BEGIN Supplied material
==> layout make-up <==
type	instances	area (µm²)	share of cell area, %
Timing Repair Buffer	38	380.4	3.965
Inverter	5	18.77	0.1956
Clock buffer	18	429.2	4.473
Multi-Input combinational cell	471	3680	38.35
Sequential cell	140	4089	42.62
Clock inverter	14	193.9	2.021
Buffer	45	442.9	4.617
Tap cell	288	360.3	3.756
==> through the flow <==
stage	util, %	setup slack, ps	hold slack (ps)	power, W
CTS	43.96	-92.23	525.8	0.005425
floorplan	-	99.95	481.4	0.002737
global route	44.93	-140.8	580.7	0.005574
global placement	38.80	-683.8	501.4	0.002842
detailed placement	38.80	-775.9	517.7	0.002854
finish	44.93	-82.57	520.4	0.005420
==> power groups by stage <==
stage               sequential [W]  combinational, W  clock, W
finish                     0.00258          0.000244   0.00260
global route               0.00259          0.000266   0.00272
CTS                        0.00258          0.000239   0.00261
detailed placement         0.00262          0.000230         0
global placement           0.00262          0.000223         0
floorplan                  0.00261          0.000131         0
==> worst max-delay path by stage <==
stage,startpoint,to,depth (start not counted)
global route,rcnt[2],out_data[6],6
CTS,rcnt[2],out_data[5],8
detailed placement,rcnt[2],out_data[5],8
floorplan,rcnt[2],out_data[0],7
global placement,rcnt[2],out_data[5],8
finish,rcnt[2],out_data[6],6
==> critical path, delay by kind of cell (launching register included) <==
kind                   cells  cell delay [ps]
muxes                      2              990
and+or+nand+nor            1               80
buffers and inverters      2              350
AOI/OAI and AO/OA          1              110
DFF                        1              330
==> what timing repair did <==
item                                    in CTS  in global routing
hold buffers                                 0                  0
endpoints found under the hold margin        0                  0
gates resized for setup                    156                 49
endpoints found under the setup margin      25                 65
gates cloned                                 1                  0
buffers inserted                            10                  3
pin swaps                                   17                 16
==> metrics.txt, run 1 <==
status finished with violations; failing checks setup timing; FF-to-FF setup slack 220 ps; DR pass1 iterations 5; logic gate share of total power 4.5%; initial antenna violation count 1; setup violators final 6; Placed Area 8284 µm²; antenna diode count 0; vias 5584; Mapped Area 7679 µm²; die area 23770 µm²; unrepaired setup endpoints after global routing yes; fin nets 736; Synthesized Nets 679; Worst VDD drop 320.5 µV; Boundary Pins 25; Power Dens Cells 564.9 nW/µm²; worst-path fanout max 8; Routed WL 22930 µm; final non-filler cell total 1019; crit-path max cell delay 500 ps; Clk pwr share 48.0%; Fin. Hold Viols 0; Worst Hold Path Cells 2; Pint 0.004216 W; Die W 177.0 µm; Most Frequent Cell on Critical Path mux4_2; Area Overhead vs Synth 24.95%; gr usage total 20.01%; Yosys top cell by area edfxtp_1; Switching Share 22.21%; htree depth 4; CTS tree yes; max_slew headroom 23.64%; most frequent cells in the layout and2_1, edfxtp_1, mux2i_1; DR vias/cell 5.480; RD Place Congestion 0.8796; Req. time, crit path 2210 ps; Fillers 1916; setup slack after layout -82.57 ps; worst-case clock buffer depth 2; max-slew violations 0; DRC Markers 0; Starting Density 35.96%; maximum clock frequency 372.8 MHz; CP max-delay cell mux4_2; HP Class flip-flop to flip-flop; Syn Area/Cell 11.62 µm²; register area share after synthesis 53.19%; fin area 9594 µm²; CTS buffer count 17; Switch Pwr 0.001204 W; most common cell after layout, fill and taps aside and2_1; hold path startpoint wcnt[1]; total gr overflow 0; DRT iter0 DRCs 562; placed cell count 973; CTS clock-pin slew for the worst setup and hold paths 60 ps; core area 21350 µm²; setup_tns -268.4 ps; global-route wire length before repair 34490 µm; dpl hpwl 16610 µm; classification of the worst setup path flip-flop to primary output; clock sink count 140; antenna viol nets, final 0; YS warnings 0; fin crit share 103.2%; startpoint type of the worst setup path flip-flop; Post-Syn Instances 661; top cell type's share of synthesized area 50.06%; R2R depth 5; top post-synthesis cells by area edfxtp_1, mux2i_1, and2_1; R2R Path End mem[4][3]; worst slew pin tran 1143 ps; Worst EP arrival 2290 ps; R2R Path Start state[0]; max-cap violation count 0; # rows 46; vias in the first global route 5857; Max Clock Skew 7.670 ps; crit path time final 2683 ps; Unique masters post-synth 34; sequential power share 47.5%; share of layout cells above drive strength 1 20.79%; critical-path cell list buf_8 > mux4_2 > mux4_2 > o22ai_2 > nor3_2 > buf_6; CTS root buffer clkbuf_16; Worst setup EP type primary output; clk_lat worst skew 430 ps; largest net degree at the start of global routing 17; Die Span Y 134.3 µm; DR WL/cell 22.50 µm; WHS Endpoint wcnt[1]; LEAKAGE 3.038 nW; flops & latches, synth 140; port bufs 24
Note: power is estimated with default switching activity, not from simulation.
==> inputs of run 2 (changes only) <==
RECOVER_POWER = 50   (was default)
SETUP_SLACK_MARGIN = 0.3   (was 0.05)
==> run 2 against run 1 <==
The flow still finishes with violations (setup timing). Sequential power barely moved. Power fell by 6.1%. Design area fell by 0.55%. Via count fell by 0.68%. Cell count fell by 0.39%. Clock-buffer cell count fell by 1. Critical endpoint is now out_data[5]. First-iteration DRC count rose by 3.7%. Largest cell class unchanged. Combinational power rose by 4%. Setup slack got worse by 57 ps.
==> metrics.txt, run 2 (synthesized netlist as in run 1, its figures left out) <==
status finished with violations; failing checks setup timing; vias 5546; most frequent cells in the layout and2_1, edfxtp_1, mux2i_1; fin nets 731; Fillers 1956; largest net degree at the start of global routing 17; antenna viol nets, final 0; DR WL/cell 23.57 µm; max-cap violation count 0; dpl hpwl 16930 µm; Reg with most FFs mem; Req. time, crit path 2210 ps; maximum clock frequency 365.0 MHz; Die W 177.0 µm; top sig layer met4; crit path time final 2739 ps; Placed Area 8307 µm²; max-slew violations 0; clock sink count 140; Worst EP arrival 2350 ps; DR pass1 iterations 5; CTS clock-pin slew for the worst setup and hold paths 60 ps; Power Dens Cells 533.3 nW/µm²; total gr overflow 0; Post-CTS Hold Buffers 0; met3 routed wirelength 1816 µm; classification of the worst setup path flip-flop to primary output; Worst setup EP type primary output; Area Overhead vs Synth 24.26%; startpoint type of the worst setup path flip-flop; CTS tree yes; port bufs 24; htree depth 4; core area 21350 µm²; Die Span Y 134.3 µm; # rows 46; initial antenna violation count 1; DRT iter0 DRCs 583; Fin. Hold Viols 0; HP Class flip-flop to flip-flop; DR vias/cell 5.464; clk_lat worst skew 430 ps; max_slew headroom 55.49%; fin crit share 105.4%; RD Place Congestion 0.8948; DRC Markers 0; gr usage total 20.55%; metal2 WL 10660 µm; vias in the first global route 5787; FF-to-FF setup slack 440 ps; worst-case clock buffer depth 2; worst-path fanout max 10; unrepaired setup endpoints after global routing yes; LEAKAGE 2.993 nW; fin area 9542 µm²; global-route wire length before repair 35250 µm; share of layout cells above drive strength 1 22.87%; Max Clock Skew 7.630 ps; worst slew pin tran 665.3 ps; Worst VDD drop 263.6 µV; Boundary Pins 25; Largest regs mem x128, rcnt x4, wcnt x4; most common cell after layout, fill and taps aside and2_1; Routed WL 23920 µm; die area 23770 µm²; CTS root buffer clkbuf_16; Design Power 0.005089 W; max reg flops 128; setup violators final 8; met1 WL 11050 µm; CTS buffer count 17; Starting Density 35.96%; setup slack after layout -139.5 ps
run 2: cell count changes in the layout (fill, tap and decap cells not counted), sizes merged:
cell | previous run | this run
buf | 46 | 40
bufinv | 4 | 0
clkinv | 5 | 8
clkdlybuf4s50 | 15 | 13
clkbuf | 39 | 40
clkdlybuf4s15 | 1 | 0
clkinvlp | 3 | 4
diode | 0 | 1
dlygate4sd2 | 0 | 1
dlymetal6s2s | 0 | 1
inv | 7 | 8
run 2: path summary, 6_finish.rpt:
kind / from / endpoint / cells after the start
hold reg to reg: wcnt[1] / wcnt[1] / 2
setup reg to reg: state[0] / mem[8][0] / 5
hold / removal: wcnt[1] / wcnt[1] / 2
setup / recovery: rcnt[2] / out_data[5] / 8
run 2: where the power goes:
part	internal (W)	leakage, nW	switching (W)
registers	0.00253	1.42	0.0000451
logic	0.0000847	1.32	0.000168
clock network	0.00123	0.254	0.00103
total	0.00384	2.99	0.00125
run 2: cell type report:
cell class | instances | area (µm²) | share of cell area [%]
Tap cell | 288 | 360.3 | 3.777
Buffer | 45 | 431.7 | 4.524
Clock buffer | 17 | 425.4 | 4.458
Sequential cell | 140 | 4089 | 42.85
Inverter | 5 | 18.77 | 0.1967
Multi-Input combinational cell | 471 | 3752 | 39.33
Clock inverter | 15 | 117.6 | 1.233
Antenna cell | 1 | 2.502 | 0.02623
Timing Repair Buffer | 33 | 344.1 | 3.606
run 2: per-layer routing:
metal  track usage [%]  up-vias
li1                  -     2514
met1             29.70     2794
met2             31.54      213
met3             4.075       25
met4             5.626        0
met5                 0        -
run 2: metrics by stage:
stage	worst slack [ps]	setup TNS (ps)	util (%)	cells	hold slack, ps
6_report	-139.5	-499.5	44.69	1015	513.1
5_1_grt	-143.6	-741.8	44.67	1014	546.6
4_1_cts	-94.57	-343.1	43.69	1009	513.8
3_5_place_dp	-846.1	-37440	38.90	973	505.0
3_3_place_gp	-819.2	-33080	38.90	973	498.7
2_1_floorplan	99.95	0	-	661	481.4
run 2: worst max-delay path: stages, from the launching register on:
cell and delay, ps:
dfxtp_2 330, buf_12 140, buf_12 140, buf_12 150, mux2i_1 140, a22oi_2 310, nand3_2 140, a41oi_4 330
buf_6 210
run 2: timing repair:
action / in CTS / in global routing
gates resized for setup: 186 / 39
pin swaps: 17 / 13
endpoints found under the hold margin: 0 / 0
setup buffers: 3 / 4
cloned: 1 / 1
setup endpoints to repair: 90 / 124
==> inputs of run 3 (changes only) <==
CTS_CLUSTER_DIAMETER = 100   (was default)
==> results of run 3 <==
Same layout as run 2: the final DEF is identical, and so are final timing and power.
END Supplied material
**Exercise objective:** Show the lines from the data above that contain the string "launching".

**Written response:**
==> critical path, delay by kind of cell (launching register included) <==
run 2: worst max-delay path: stages, from the launching register on:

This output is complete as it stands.